I don't agree with that claim. (To be specific: I think it had zero
technical/economic effect (though maybe some propaganda value), and that
Ethereum was launched as its own chain for the same class of reasons
that Algorand and Solana launched their own chains, rather than using
data commitments on top of Ethereum)
> You seem to have only read about half of my message. I guess I should have
> written something shorter!
It's almost always true that writing something shorter is better.
> I'll repeat the relevant part here in case you missed it:
> "We don't need to make sure no spam ever reaches the blockchain. That is,
> of course, impossible. All we need to do is show active hostility to the
> spammers, and the worst schemes (the ones that rely on a consistent
> transaction format) will be impossible to maintain,
Ultimately, that's not true: you can always encode data in ways that would
otherwise look like a normal financial transaction, or a set of normal
financial transactions, and if necessary, encrypt it in a way that it's
only identifiable as a data encoding after it's already been published.
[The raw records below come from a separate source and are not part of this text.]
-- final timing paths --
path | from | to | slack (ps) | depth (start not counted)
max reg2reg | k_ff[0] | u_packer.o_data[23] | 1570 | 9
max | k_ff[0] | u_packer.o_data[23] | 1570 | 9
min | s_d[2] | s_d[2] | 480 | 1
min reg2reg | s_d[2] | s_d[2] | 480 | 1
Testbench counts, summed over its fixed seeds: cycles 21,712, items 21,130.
I don't particularly want to give practical examples of how to do that,
of course.
> And of course, smaller blocks don't help with *high*-value (high-fee) spam,
> which the recent ordinals/runes waves were.
Ordinals/runes only managed to have fees-per-block rise above the block
subsidy (ie 313sat/vb or 625sat/vb) for a handful of blocks, so I wouldn't
call it particularly "high value" in general. At 3sat/vb and $100k/BTC
we're still at the "sure, I can afford 25c for an on-chain tx to buy a
coffee" level.
> My worry with high-value spam
> is that if it keeps growing, it could make it practically impossible for
> people to just use bitcoin to pay for stuff.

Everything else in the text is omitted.